A prática informal de compra e venda de imóveis financiados pode gerar sérios riscos jurídicos e financeiros. Descubra como funciona e o que fazer para se proteger
Nas transações imobiliárias, especialmente aquelas que envolvem imóveis financiados, há sempre um equilíbrio delicado entre os interesses das partes. Quem compra quer pagar menos, enquanto quem vende espera receber o máximo possível pelo bem. Mas o que acontece quando essa negociação não passa pelos canais formais, como o registro em cartório e o aval da instituição financeira? É aí que surge o chamado contrato de gaveta.
O contrato de gaveta é amplamente utilizado para a compra e venda de imóveis financiados, sendo um acordo firmado entre as partes, sem a participação do banco financiador ou o devido registro da transação. Embora pareça uma alternativa prática e econômica, essa modalidade apresenta riscos consideráveis para ambas as partes.
Por que o contrato de gaveta é usado?
A popularidade do contrato de gaveta não é um fenômeno recente. Nas décadas de 1980 e 1990, restrições e altos custos de financiamento levaram muitas pessoas a buscar alternativas menos burocráticas para negociar imóveis. A lógica por trás disso é simples: evitar custos com cartório, tributos elevados e análise de crédito pelo banco.
A questão é que essa “economia” pode trazer consequências sérias, principalmente devido à ausência de publicidade do contrato. Sem o registro no Cartório de Registro de Imóveis, a transação fica invisível para terceiros, e o imóvel continua formalmente pertencendo ao vendedor perante a instituição financeira.
Como funciona o contrato de gaveta?
Imagine a seguinte situação: João, proprietário de um imóvel financiado, decide vendê-lo a Maria por meio de um contrato de gaveta. Maria assume informalmente as parcelas do financiamento, mas João permanece como responsável oficial pelo pagamento junto ao banco.
Embora os termos do contrato sejam válidos entre João e Maria, eles não têm efeito jurídico perante terceiros, como o banco ou credores de João. Isso significa que, em caso de inadimplência ou disputa, a proteção legal de ambas as partes é limitada.
Principais riscos do contrato de gaveta
Para o comprador
- Insegurança da propriedade: O imóvel continua registrado no nome do vendedor, permitindo que ele o venda novamente ou que herdeiros reivindiquem o bem em caso de falecimento.
- Penhora: Dívidas do vendedor podem resultar na penhora do imóvel, prejudicando o comprador.
- Má-fé: Não há garantias de que o vendedor cumprirá os termos do contrato, podendo causar prejuízos ao comprador.
Para o vendedor
Responsabilidade por dívidas: Caso o comprador deixe de pagar as parcelas do financiamento ou taxas como IPTU e condomínio, o vendedor será responsabilizado.

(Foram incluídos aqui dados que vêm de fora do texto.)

--- config.mk ---
export PLATFORM = sky130hd
export DESIGN_NAME = sisq_sequencer
export DESIGN_NICKNAME = d
export VERILOG_FILES = /design/src/sisq_pkg.sv /design/src/sisq_shifter.sv /design/src/sisq_sequencer.sv
export VERILOG_INCLUDE_DIRS = /design/src
export SDC_FILE = /design/constraint.sdc
export NUM_CORES = 1
export LEC_CHECK = 0
export BUFFER_PORTS_ARGS = -buffer_cell sky130_fd_sc_hd__buf_2
export CAP_MARGIN = 15
export CORE_MARGIN = 5
export CORE_UTILIZATION = 58
export DETAILED_ROUTE_END_ITERATION = 12
export MAX_ROUTING_LAYER = met4
export PLACE_DENSITY_LB_ADDON = 0.05
export SKIP_LAST_GASP = 1
export SLEW_MARGIN = 20
export SYNTH_ARGS = -nofsm -noshare
export SYNTH_HDL_FRONTEND = slang
export SYNTH_SLANG_ARGS = --single-unit
--- constraint.sdc ---
create_clock -name sys_clk -period 5.46 [get_ports sys_clk]
set_input_delay 1.092 -clock sys_clk [delete_from_list [all_inputs] [get_ports sys_clk]]
set_output_delay 1.092 -clock sys_clk [all_outputs]
set_load 0.01 [all_outputs]
--- src/sisq_cfg.svh ---
`ifndef SISQ_CFG_SVH
`define SISQ_CFG_SVH

`define SISQ_OP_ASL_ACC_FIRST  8'h48
`define SISQ_OP_ASL_ACC_SECOND 8'h58
`define SISQ_OP_ASL_DOUBLE     8'h59
`define SISQ_OP_ASR_ACC_FIRST  8'h47
`define SISQ_OP_ASR_ACC_SECOND 8'h57
`define SISQ_OP_ASL_EXT        8'h78
`define SISQ_OP_ASL_IDX        8'h68
`define SISQ_OP_ASR_EXT        8'h77
`define SISQ_OP_ASR_IDX        8'h67
`define SISQ_BRANCH_ROW        4'h2

`define SISQ_MODE_IDX          3'h0
`define SISQ_MODE_IDX1         3'h1
`define SISQ_MODE_IDX2         3'h2
`define SISQ_MODE_D_IND        3'h3
`define SISQ_MODE_IDX2_IND     3'h4

`define SISQ_ACC_RESET         8'h00
`define SISQ_PAGE_RESET        8'h00
`define SISQ_WORD_RESET        16'h0000
`define SISQ_PC_STEP           16'h0002
`define SISQ_BYTE_HI           8'h00

`endif

--- src/sisq_pkg.sv ---
package sisq_pkg;

	// One access code per bus cycle
	typedef enum logic [4:0] {
		AC_F, AC_G, AC_IPTR, AC_IPAGE, AC_N, AC_O, AC_P, AC_R8, AC_R16,
		AC_S8, AC_S16, AC_W8, AC_W16, AC_U8, AC_U16, AC_V, AC_T8, AC_T16, AC_X8
	} sisq_code_type;

	typedef enum logic [1:0] {BK_PROG, BK_DATA, BK_STACK, BK_VEC} sisq_kind_type;

	typedef enum logic [2:0] {
		OK_NONE, OK_ACC_FIRST, OK_ACC_SECOND, OK_DOUBLE, OK_MEM
	} sisq_op_type;

	typedef enum logic [2:0] {
		FC_KEEP, FC_CLEAR, FC_SET, FC_CALC, FC_CLR_ONLY, FC_SET_ONLY, FC_UNDEF, FC_SPECIAL
	} sisq_fclass_type;

	typedef struct packed {
		sisq_code_type [7:0] codes;
		logic [3:0]          len;
		logic [2:0]          loop_start;
		logic [2:0]          loop_end;
		logic [7:0]          irq_mask;
	} sisq_pattern_type;

	typedef struct packed {
		logic             busy;
		sisq_pattern_type pat;
		logic [2:0]       idx;
		logic [7:0]       loops_left;
		logic             opt_fetch;
		logic             dbl_pending;
		sisq_op_type      op;
		logic             shift_left;
		logic [15:0]      pc;
		logic [15:0]      ptr;
		logic             use_ptr;
		logic [7:0]       result;
		logic [15:0]      rdata;
		logic [7:0]       acc_first;
		logic [7:0]       acc_second;
		logic [7:0]       page;
		logic [7:0]       page_tmp;
		logic [3:0]       nzvc;
	} sisq_state_type;

endpackage : sisq_pkg

--- src/sisq_shifter.sv ---
module sisq_shifter #(
	parameter int WIDTH = 8
) (
	input  wire logic [WIDTH-1:0] value,
	input  wire logic             left,
	output logic      [WIDTH-1:0] result,
	output logic      [3:0]       nzvc
);
	logic carry;

	always_comb begin
		if (left) begin
			result = {value[WIDTH-2:0], 1'b0};
			carry  = value[WIDTH-1];
		end else begin
			result = {value[WIDTH-1], value[WIDTH-1:1]};
			carry  = value[0];
		end
		// Overflow is sign xor carry for both directions
		nzvc = {result[WIDTH-1], ~|result, result[WIDTH-1] ^ carry, carry};
	end

endmodule : sisq_shifter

Risco de execução: O banco pode executar a dívida contra o vendedor, já que ele continua sendo o devedor oficial.
Há legalidade no contrato de gaveta?
Embora o contrato de gaveta não seja registrado formalmente, ele é considerado válido entre as partes, desde que cumpra os requisitos do art. 104 do CC: capacidade das partes, objeto lícito e forma permitida por lei.
Porém, a lei 8.004/90 exige que a transferência de imóveis financiados pelo SFH – Sistema Financeiro de Habitação seja formalizada junto ao banco. Assim, o contrato de gaveta é visto como irregular do ponto de vista do banco, mas pode ser reconhecido judicialmente para proteger os direitos das partes.
O STJ já decidiu que, após a quitação do financiamento, é possível formalizar a transferência do imóvel com base em contratos de gaveta, desde que não haja prejuízo ao sistema financeiro.
Como reduzir os riscos?
Embora o contrato de gaveta seja uma prática arriscada, algumas medidas podem minimizar os problemas:
- Reconhecimento de firma: Reconheça as assinaturas no cartório, preferencialmente por autenticidade.
- Documentação completa: Guarde comprovantes de pagamentos e registros de comunicação entre as partes.
- Apoio jurídico: Um advogado especializado pode elaborar cláusulas que protejam ambas as partes.
- Regularização posterior: Sempre que possível, quite o financiamento e registre o imóvel formalmente no cartório.
Considerações finais
O contrato de gaveta pode parecer uma alternativa prática para evitar custos e burocracias, mas ele esconde riscos significativos para compradores e vendedores. A ausência de formalização legal expõe ambas as partes a situações de insegurança, como perda do imóvel, responsabilidade por dívidas ou disputas judiciais complexas.
Portanto, é essencial avaliar os riscos antes de optar por essa modalidade. O ideal é buscar meios formais para a negociação, mesmo que isso envolva custos adicionais. Assim, você garante a segurança jurídica e evita problemas futuros.
Segurança jurídica é o melhor caminho para proteger seu patrimônio e seus direitos.